┌──

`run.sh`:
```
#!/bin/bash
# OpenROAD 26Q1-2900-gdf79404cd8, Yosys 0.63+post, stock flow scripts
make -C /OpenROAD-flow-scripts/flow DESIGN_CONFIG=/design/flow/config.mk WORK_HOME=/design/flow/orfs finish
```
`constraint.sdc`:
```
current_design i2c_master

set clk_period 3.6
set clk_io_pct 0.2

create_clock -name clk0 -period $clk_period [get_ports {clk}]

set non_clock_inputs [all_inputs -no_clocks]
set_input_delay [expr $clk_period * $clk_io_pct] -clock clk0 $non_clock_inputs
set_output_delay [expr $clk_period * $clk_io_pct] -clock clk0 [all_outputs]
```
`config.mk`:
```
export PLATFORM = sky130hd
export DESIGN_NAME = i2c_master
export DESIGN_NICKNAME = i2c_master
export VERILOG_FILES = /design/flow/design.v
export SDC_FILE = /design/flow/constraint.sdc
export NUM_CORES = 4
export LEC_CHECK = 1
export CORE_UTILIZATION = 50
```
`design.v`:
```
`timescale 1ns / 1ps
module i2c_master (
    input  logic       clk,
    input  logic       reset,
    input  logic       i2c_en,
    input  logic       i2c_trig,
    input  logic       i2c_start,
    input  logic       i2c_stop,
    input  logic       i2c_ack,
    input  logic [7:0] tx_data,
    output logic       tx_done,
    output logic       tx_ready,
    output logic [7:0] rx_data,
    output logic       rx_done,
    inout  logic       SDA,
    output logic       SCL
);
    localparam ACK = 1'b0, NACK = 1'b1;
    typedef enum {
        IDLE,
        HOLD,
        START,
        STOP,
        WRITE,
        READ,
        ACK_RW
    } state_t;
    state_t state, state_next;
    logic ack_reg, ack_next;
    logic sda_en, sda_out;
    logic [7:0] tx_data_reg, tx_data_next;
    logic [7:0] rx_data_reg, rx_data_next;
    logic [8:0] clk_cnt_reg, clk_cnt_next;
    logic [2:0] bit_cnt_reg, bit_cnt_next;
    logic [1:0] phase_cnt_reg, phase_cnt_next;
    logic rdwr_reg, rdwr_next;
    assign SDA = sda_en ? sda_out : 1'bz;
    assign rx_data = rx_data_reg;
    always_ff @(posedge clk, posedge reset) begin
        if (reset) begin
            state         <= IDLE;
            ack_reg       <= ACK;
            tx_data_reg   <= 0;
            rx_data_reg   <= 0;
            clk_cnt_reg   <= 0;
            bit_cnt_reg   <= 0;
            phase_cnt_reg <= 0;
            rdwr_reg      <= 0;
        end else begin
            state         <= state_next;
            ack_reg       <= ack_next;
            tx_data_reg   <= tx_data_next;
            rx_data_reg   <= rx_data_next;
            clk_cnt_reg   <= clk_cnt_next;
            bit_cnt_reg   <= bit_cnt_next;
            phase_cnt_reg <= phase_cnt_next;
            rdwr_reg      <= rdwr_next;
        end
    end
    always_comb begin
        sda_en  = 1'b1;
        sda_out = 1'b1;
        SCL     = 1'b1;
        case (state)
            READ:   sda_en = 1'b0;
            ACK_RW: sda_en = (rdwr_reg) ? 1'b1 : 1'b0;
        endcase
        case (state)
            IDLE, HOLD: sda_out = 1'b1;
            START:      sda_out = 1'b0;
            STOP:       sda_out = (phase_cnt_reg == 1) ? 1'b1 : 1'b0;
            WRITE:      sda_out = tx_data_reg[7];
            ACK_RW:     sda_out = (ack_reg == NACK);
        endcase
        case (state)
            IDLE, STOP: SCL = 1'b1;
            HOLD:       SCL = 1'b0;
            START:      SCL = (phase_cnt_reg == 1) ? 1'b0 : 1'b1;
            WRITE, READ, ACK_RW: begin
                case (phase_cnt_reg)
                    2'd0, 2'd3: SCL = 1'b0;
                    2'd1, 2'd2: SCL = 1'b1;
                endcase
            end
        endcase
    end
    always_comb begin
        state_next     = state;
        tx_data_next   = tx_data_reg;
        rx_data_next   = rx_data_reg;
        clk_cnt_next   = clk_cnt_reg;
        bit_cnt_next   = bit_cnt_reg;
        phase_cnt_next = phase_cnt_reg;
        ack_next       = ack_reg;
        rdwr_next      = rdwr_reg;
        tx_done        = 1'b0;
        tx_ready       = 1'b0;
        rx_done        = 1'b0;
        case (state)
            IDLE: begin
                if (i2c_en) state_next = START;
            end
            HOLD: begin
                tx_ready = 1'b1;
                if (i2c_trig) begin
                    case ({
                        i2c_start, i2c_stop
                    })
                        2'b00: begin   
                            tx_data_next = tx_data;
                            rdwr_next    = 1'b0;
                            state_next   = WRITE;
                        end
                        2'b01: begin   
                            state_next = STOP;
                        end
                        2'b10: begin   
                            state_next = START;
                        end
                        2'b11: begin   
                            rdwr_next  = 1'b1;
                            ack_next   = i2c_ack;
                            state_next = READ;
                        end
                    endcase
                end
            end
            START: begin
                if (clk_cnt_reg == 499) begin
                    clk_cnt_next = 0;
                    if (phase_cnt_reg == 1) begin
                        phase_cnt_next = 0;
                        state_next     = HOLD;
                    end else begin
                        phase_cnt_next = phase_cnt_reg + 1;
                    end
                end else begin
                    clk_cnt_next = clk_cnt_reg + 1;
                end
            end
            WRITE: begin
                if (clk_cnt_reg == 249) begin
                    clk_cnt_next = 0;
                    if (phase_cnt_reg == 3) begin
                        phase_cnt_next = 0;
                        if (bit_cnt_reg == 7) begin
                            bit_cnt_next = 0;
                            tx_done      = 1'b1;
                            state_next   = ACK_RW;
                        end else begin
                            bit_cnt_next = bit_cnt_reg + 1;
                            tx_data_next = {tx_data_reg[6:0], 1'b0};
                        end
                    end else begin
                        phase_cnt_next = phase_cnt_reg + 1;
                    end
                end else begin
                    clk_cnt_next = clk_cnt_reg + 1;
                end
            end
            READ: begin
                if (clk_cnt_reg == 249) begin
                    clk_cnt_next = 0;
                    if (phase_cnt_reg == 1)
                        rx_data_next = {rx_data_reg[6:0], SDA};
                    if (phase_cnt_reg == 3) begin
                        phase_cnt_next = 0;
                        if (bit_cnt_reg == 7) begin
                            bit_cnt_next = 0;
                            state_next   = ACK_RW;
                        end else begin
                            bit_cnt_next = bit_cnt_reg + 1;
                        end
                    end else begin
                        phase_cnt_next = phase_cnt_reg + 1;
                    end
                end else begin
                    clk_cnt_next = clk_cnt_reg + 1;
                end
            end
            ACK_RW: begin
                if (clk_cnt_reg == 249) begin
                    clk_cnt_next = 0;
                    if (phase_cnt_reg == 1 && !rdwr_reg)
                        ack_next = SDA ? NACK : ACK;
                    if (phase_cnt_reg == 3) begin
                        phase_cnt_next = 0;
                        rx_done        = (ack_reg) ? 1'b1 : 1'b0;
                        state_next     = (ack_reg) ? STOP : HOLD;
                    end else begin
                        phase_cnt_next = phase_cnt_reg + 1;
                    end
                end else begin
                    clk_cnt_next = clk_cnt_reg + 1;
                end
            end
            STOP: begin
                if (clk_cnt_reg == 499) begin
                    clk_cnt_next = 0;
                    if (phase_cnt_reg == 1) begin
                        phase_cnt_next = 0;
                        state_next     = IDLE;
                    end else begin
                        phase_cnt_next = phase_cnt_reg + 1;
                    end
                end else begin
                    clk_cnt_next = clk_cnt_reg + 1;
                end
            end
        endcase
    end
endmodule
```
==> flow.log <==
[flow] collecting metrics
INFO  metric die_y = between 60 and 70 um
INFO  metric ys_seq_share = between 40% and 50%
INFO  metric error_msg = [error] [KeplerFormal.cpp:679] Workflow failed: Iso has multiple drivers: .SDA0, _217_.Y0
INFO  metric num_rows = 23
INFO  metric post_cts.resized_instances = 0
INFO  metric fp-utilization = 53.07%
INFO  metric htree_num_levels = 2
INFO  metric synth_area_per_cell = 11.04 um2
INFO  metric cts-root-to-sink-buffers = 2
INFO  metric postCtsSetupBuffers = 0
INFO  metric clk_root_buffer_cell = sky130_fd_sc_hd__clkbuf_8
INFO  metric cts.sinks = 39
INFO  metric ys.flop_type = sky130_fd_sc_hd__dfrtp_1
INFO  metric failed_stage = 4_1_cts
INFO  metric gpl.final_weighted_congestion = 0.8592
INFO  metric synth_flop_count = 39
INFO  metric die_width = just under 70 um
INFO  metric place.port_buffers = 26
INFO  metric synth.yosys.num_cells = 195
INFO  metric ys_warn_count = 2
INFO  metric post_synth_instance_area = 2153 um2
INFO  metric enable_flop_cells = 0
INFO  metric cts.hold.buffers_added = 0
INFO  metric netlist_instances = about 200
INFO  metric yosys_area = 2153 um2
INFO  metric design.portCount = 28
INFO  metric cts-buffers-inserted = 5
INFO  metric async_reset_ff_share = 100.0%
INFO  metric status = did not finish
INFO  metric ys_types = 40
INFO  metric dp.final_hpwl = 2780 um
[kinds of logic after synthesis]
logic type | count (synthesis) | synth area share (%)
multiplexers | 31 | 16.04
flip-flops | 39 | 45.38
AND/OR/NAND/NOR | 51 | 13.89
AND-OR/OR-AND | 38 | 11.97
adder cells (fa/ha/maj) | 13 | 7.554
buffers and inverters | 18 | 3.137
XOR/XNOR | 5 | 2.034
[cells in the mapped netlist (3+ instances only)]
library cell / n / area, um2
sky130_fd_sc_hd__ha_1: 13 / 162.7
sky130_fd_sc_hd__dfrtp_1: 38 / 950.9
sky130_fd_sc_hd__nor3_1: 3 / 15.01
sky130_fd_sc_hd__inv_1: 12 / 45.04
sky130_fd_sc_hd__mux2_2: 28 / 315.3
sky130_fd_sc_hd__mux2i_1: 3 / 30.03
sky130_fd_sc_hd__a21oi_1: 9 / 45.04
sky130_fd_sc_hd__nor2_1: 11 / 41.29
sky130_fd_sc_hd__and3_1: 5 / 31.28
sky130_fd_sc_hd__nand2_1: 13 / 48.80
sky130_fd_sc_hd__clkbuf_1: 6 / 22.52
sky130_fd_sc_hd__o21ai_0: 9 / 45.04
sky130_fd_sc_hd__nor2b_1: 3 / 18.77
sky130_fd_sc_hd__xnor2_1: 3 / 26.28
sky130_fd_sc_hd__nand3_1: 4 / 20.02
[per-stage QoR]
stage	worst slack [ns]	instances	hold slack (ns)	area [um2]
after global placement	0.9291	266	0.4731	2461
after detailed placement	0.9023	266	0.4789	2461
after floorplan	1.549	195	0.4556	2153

└──
┌──

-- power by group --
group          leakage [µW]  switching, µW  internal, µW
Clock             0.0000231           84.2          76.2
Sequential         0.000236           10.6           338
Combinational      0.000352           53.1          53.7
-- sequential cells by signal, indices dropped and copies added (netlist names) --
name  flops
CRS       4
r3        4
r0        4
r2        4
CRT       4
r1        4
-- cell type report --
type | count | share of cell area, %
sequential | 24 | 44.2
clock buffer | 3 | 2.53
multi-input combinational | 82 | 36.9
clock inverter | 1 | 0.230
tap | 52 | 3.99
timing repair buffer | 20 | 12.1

└──

Work to be completed> Using the entries above, extract exactly the span from the line with "-- power by" to the line with "timing repair buffer | 20 | 12.1", both lines included; leave out everything else.

Written answer>
-- power by group --
group          leakage [µW]  switching, µW  internal, µW
Clock             0.0000231           84.2          76.2
Sequential         0.000236           10.6           338
Combinational      0.000352           53.1          53.7
-- sequential cells by signal, indices dropped and copies added (netlist names) --
name  flops
CRS       4
r3        4
r0        4
r2        4
CRT       4
r1        4
-- cell type report --
type | count | share of cell area, %
sequential | 24 | 44.2
clock buffer | 3 | 2.53
multi-input combinational | 82 | 36.9
clock inverter | 1 | 0.230
tap | 52 | 3.99
timing repair buffer | 20 | 12.1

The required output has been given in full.